CORPORA CREATION IN CONTRASTIVE LINGUISTICS
Keywords:
monolingual corpus, parallel corpus, contrastive linguistics, comparability measureAbstract
Universal and specific features of language usage can become more evident if tested against the non-elicited language data on large scale. This requirement can be met by using corpora that provide ample data to test research hypotheses in contrastive language studies in objective and falsifiable manner. However, criteria in corpora creation and comparability measures in the evaluation of available corpora present a separate problem in contrastive linguistics. The article presents an overview of the types of corpora used in Contrastive Linguistics research and describes their characteristic features. The study proceeds to look into the sources of data used in corpora creation both in (commercially) available corpora and data collections compiled to answer a particular research question.

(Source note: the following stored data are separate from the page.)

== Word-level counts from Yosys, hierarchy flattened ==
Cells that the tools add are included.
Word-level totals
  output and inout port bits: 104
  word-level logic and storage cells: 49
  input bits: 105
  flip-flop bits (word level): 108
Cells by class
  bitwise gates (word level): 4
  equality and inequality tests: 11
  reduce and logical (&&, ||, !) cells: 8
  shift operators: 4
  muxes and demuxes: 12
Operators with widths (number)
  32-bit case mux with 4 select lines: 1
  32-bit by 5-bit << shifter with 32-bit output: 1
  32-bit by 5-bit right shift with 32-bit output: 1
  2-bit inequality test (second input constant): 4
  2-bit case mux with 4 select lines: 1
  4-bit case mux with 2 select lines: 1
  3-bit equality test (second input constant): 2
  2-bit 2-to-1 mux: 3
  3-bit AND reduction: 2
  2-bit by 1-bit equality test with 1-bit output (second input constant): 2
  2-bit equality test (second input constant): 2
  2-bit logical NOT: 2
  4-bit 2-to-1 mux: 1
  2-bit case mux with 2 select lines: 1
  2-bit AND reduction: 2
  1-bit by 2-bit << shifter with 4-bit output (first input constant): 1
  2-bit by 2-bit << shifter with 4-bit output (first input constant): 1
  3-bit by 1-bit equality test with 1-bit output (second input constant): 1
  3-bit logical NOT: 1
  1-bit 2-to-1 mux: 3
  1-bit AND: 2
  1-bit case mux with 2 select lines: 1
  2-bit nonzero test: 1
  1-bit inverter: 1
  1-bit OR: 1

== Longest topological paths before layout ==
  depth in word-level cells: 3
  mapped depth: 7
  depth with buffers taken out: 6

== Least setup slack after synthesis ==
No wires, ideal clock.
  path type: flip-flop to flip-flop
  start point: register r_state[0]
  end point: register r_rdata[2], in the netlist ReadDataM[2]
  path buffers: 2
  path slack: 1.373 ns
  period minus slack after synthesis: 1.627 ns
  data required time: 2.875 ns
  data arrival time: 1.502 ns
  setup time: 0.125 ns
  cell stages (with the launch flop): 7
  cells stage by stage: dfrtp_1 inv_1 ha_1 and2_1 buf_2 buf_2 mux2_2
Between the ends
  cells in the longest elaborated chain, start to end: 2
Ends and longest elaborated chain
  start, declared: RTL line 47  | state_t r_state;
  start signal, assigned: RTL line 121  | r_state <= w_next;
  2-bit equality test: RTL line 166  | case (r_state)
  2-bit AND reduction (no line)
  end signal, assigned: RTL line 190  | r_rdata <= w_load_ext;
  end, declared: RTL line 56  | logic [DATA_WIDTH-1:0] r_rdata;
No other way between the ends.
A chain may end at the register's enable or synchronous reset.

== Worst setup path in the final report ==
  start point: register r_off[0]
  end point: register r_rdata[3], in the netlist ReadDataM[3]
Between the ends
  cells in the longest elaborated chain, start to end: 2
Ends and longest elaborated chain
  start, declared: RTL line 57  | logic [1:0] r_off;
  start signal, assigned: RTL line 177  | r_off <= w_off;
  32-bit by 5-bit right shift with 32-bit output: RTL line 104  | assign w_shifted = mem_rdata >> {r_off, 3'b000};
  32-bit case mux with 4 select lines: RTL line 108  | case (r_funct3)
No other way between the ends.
==> src/rtl/multi_lane_aligner_if.sv <==
// Bus bundle for the multi-lane aligner: shared reference stream, per-lane
// receive words, and the per-lane bitslip / status outputs.
interface multi_lane_aligner_if #(
  parameter int WIDTH = 8,
  parameter int LANES = 4
);
  logic                     tx_stb;
  logic [WIDTH-1:0]         tx_dat;
  logic [LANES-1:0]         rx_stb;
  logic [LANES*WIDTH-1:0]   rx_dat;
  logic [LANES-1:0]         rx_bitslip;
  logic [LANES-1:0]         locked;
  logic [LANES-1:0]         fail;
  logic [LANES-1:0]         error;
  logic [LANES*16-1:0]      err_cnt;

  // Pattern source / SERDES side: drives data, watches status.
  modport master (
    output tx_stb, tx_dat, rx_stb, rx_dat,
    input  rx_bitslip, locked, fail, error, err_cnt
  );

  // Aligner side.
  modport slave (
    input  tx_stb, tx_dat, rx_stb, rx_dat,
    output rx_bitslip, locked, fail, error, err_cnt
  );
endinterface

==> src/rtl/multi_lane_aligner.sv <==
// Per-lane receive checker and bitslip aligner. Every lane compares its
// received words against the shared reference stream and runs its own
// search/lock machine, slipping the SERDES until the lane matches.
//
// state     | meaning
// ----------+-------------------------------------------------------------
// ST_SEARCH | counting good/bad compares, looking for lock or a slip
// ST_WAIT   | bitslip just issued; latches flushed while SERDES settles
// ST_LOCKED | lane aligned; errors counted, too many drop back to search
// ST_FAIL   | slip budget exhausted; terminal until reset
module multi_lane_aligner #(
  parameter int WIDTH       = 8,
  parameter int LANES       = 4,
  parameter int ERROR_COUNT = 8,
  parameter int LOCK_COUNT  = 64,
  parameter int SLIP_WAIT   = 16,
  parameter int MAX_SLIPS   = 2*WIDTH,
  parameter int ERROR_HOLD  = 2500000
) (
  input logic                clk,
  input logic                rst,
  multi_lane_aligner_if.slave bus
);

  localparam int GOOD_W = $clog2(LOCK_COUNT) + 1;
  localparam int BAD_W  = $clog2(ERROR_COUNT) + 1;
  localparam int SLIP_W = $clog2(MAX_SLIPS) + 1;
  localparam int WAIT_W = $clog2(SLIP_WAIT) + 1;
  localparam int HOLD_W = $clog2(ERROR_HOLD) + 1;

  localparam logic [GOOD_W-1:0] GOOD_LIM  = GOOD_W'(LOCK_COUNT);
  localparam logic [BAD_W-1:0]  BAD_LIM   = BAD_W'(ERROR_COUNT);
  localparam logic [SLIP_W-1:0] SLIP_LIM  = SLIP_W'(MAX_SLIPS);
  localparam logic [WAIT_W-1:0] WAIT_LOAD = WAIT_W'(SLIP_WAIT - 1);
  localparam logic [HOLD_W-1:0] HOLD_LOAD = HOLD_W'(ERROR_HOLD);

  typedef enum logic [1:0] {
    ST_SEARCH = 2'd0,
    ST_WAIT   = 2'd1,
    ST_LOCKED = 2'd2,
    ST_FAIL   = 2'd3
  } state_t;

  logic [LANES-1:0]    bitslip_v;
  logic [LANES-1:0]    locked_v;
  logic [LANES-1:0]    fail_v;
  logic [LANES-1:0]    error_v;
  logic [LANES*16-1:0] err_cnt_v;

  for (genvar i = 0; i < LANES; i++) begin : g_lane
    logic [WIDTH-1:0]  rx_word;
    logic              tx_valid, rx_valid;
    logic [WIDTH-1:0]  tx_q, rx_q;
    logic              flush, consume;
    logic              x_stb, x_err;

    state_t            state_q, state_d;
    logic [GOOD_W-1:0] good_q, good_d, good_inc;
    logic [BAD_W-1:0]  bad_q, bad_d, bad_inc;
    logic [SLIP_W-1:0] slip_q, slip_d, slip_inc;
    logic [WAIT_W-1:0] wait_q, wait_d;
    logic [15:0]       err_cnt_q, err_cnt_d;
    logic              bitslip_q, bitslip_d;
    logic [HOLD_W-1:0] hold_q;

    assign rx_word = bus.rx_dat[i*WIDTH +: WIDTH];
    assign flush   = (state_q == ST_WAIT);
    // A pair is only consumed outside WAIT so nothing sampled mid-slip
    // reaches the compare.
    assign consume = tx_valid & rx_valid & ~flush;

    // One-entry input latches; strobes into a full latch are dropped.
    always_ff @(posedge clk or posedge rst) begin
      if (rst) begin
        tx_valid <= 1'b0;
        rx_valid <= 1'b0;
        tx_q     <= '0;
        rx_q     <= '0;
      end else if (flush || consume) begin
        tx_valid <= 1'b0;
        rx_valid <= 1'b0;
      end else begin
        if (bus.tx_stb && !tx_valid) begin
          tx_valid <= 1'b1;
          tx_q     <= bus.tx_dat;
        end
        if (bus.rx_stb[i] && !rx_valid) begin
          rx_valid <= 1'b1;
          rx_q     <= rx_word;
        end
      end
    end

    // Registered compare event for the consumed pair.
    always_ff @(posedge clk or posedge rst) begin
      if (rst) begin
        x_stb <= 1'b0;
        x_err <= 1'b0;
      end else begin
        x_stb <= consume;
        x_err <= consume && (rx_q != tx_q);
      end
    end

    // FSM state and per-lane counters.
    always_ff @(posedge clk or posedge rst) begin
      if (rst) begin
        state_q   <= ST_SEARCH;
        good_q    <= '0;
        bad_q     <= '0;
        slip_q    <= '0;
        wait_q    <= '0;
        err_cnt_q <= '0;
        bitslip_q <= 1'b0;
      end else begin
        state_q   <= state_d;
        good_q    <= good_d;
        bad_q     <= bad_d;
        slip_q    <= slip_d;
        wait_q    <= wait_d;
        err_cnt_q <= err_cnt_d;
        bitslip_q <= bitslip_d;
      end
    end

    // Next-state, counter updates and the bitslip pulse.
    always_comb begin
      state_d   = state_q;
      good_d    = good_q;
      bad_d     = bad_q;
      slip_d    = slip_q;
      wait_d    = wait_q;
      err_cnt_d = err_cnt_q;
      bitslip_d = 1'b0;
      good_inc  = good_q + GOOD_W'(1);
      bad_inc   = bad_q + BAD_W'(1);
      slip_inc  = slip_q + SLIP_W'(1);

      case (state_q)
        ST_SEARCH: begin
          if (x_stb) begin
            if (x_err) begin
              good_d = '0;
              bad_d  = bad_inc;
              if (bad_inc == BAD_LIM) begin
                if (slip_inc < SLIP_LIM) begin
                  state_d   = ST_WAIT;
                  bitslip_d = 1'b1;
                  slip_d    = slip_inc;
                  wait_d    = WAIT_LOAD;
                  bad_d     = '0;
                end else begin
                  state_d = ST_FAIL;
                end
              end
            end else begin
              good_d = good_inc;
              if (good_inc == GOOD_LIM) begin
                state_d = ST_LOCKED;
                good_d  = '0;
                bad_d   = '0;
              end
            end
          end
        end

        ST_WAIT: begin
          if (wait_q == '0) begin
            state_d = ST_SEARCH;
            good_d  = '0;
            bad_d   = '0;
          end else begin
            wait_d = wait_q - WAIT_W'(1);
          end
        end

        ST_LOCKED: begin
          if (x_stb) begin
            if (x_err) begin
              bad_d = bad_inc;
              if (err_cnt_q != 16'hFFFF) begin
                err_cnt_d = err_cnt_q + 16'd1;
              end
              if (bad_inc == BAD_LIM) begin
                state_d = ST_SEARCH;
                good_d  = '0;
                bad_d   = '0;
                slip_d  = '0;
              end
            end else begin
              good_d = good_inc;
              // A full window of good words forgives earlier errors.
              if (good_inc == GOOD_LIM) begin
                good_d = '0;
                bad_d  = '0;
              end
            end
          end
        end

        ST_FAIL: begin
        end

        default: state_d = ST_SEARCH;
      endcase
    end

    // Error-hold timer: reloads on any errored compare outside WAIT.
    always_ff @(posedge clk or posedge rst) begin
      if (rst) begin
        hold_q <= '0;
      end else if (x_stb && x_err && (state_q != ST_WAIT)) begin
        hold_q <= HOLD_LOAD;
      end else if (hold_q != '0) begin
        hold_q <= hold_q - HOLD_W'(1);
      end
    end

    assign bitslip_v[i]          = bitslip_q;
    assign locked_v[i]           = (state_q == ST_LOCKED);
    assign fail_v[i]             = (state_q == ST_FAIL);
    assign error_v[i]            = (hold_q != '0);
    assign err_cnt_v[i*16 +: 16] = err_cnt_q;
  end

  assign bus.rx_bitslip = bitslip_v;
  assign bus.locked     = locked_v;
  assign bus.fail       = fail_v;
  assign bus.error      = error_v;
  assign bus.err_cnt    = err_cnt_v;

endmodule
==> src/rtl/register_bank_pkg.sv <==
// Shared definitions for the register bank: op width and op encoding.
package register_bank_pkg;

    localparam int OP_W = 3;

    typedef enum logic [OP_W-1:0] {
        OP_NOP  = 3'd0,
        OP_LOAD = 3'd1,
        OP_INC  = 3'd2,
        OP_DEC  = 3'd3,
        OP_CLR  = 3'd4,
        OP_SHL  = 3'd5,
        OP_SHR  = 3'd6,
        OP_RSVD = 3'd7
    } op_e;

endpackage

==> src/rtl/register_cell.sv <==
// Combinational next-state logic for one register of the bank.
// The register itself lives in the top level; this cell only computes
// what the register would become and the carry it would produce.
module register_cell
    import register_bank_pkg::*;
#(
    parameter int WIDTH    = 16,
    parameter int SATURATE = 0
) (
    input  logic             en,
    input  op_e              op,
    input  logic [WIDTH-1:0] value,
    input  logic [WIDTH-1:0] data_in,
    input  logic             shift_in,
    output logic [WIDTH-1:0] next_value,
    output logic             carry
);

    // Increment, either wrapping to zero or clamping at all-ones.
    function automatic logic [WIDTH-1:0] inc_value(input logic [WIDTH-1:0] v);
        if (&v) begin
            inc_value = (SATURATE != 0) ? v : '0;
        end else begin
            inc_value = v + WIDTH'(1);
        end
    endfunction

    // Decrement, either wrapping to all-ones or clamping at zero.
    function automatic logic [WIDTH-1:0] dec_value(input logic [WIDTH-1:0] v);
        if (v == '0) begin
            dec_value = (SATURATE != 0) ? v : '1;
        end else begin
            dec_value = v - WIDTH'(1);
        end
    endfunction

    // Next value and carry; a disabled cell holds and reports no carry.
    always_comb begin
        next_value = value;
        carry      = 1'b0;
        if (en) begin
            case (op)
                OP_LOAD: next_value = data_in;
                OP_INC: begin
                    next_value = inc_value(value);
                    carry      = &value;
                end
                OP_DEC: begin
                    next_value = dec_value(value);
                    carry      = (value == '0);
                end
                OP_CLR: next_value = '0;
                OP_SHL: begin
                    next_value = {value[WIDTH-2:0], shift_in};
                    carry      = value[WIDTH-1];
                end
                OP_SHR: begin
                    next_value = {shift_in, value[WIDTH-1:1]};
                    carry      = value[0];
                end
                default: ;
            endcase
        end
    end

endmodule

==> src/rtl/register_bank.sv <==
// Bank of NUM_REGS general-purpose registers with one op per clock on the
// register chosen by sel, a registered carry/borrow flag, an invalid-select
// error pulse, per-register zero flags and a combinational read port.
module register_bank
    import register_bank_pkg::*;
#(
    parameter int               WIDTH       = 16,
    parameter int               NUM_REGS    = 4,
    parameter int               SATURATE    = 0,
    parameter logic [WIDTH-1:0] RESET_VALUE = '0,
    localparam int              SEL_W       = $clog2(NUM_REGS)
) (
    input  logic                clk,
    input  logic                reset_n,
    input  logic                clear_all,
    input  logic [SEL_W-1:0]    sel,
    input  logic [OP_W-1:0]     op,
    input  logic [WIDTH-1:0]    data_in,
    input  logic                shift_in,
    input  logic [SEL_W-1:0]    rd_sel,
    output logic [WIDTH-1:0]    rd_data,
    output logic [NUM_REGS-1:0] zero,
    output logic                carry_out,
    output logic                err
);

    logic [WIDTH-1:0]    regs      [NUM_REGS];
    logic [WIDTH-1:0]    next_regs [NUM_REGS];
    logic [NUM_REGS-1:0] sel_hit;
    logic [NUM_REGS-1:0] cell_carry;
    op_e                 op_code;
    logic                op_active;
    logic                carry_op;
    logic                sel_valid;

    assign op_code   = op_e'(op);
    assign sel_valid = |sel_hit;

    // Classify the op: does it do anything, and does it update the carry flag.
    always_comb begin
        op_active = 1'b0;
        carry_op  = 1'b0;
        case (op_code)
            OP_LOAD, OP_CLR:                op_active = 1'b1;
            OP_INC, OP_DEC, OP_SHL, OP_SHR: begin
                op_active = 1'b1;
                carry_op  = 1'b1;
            end
            default: ;
        endcase
    end

    // Decode per register; an out-of-range sel hits no cell at all.
    for (genvar i = 0; i < NUM_REGS; i++) begin : g_cell
        assign sel_hit[i] = (sel == SEL_W'(i));
        assign zero[i]    = (regs[i] == '0);

        register_cell #(
            .WIDTH    (WIDTH),
            .SATURATE (SATURATE)
        ) u_cell (
            .en         (sel_hit[i] & op_active),
            .op         (op_code),
            .value      (regs[i]),
            .data_in    (data_in),
            .shift_in   (shift_in),
            .next_value (next_regs[i]),
            .carry      (cell_carry[i])
        );
    end

    // Register storage; clear_all beats any op in the same cycle.
    always_ff @(posedge clk or negedge reset_n) begin
        if (!reset_n) begin
            for (int i = 0; i < NUM_REGS; i++) regs[i] <= RESET_VALUE;
        end else if (clear_all) begin
            for (int i = 0; i < NUM_REGS; i++) regs[i] <= RESET_VALUE;
        end else begin
            for (int i = 0; i < NUM_REGS; i++) regs[i] <= next_regs[i];
        end
    end

    // Carry flag from the selected cell, and one-cycle error on invalid sel.
    always_ff @(posedge clk or negedge reset_n) begin
        if (!reset_n) begin
            carry_out <= 1'b0;
            err       <= 1'b0;
        end else if (clear_all) begin
            carry_out <= 1'b0;
            err       <= 1'b0;
        end else begin
            err <= op_active & ~sel_valid;
            if (carry_op && sel_valid) begin
                carry_out <= |cell_carry;
            end
        end
    end

    // Read port; out-of-range rd_sel reads as zero.
    always_comb begin
        rd_data = '0;
        for (int i = 0; i < NUM_REGS; i++) begin
            if (rd_sel == SEL_W'(i)) rd_data = regs[i];
        end
    end

endmodule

The article describes the techniques used in creating comparable corpora for contrastive studies and presents the comparability measures to evaluate the corpora. The study examines the case of building a topic-specific comparable corpus in English and Ukrainian. The corpus focuses on education-related vocabulary in the languages under analysis. The corpus comparability is measured using translation equivalence and word frequency similarity. The article used the procedures outlined above to collect a quasi-comparable (non-aligned) corpus focusing on the topic of education with the English and Ukrainian languages in contrast. Using frequency comparability measure it was established that both components of the corpus (in the English and Ukrainian languages) contain keywords related to the topic of education.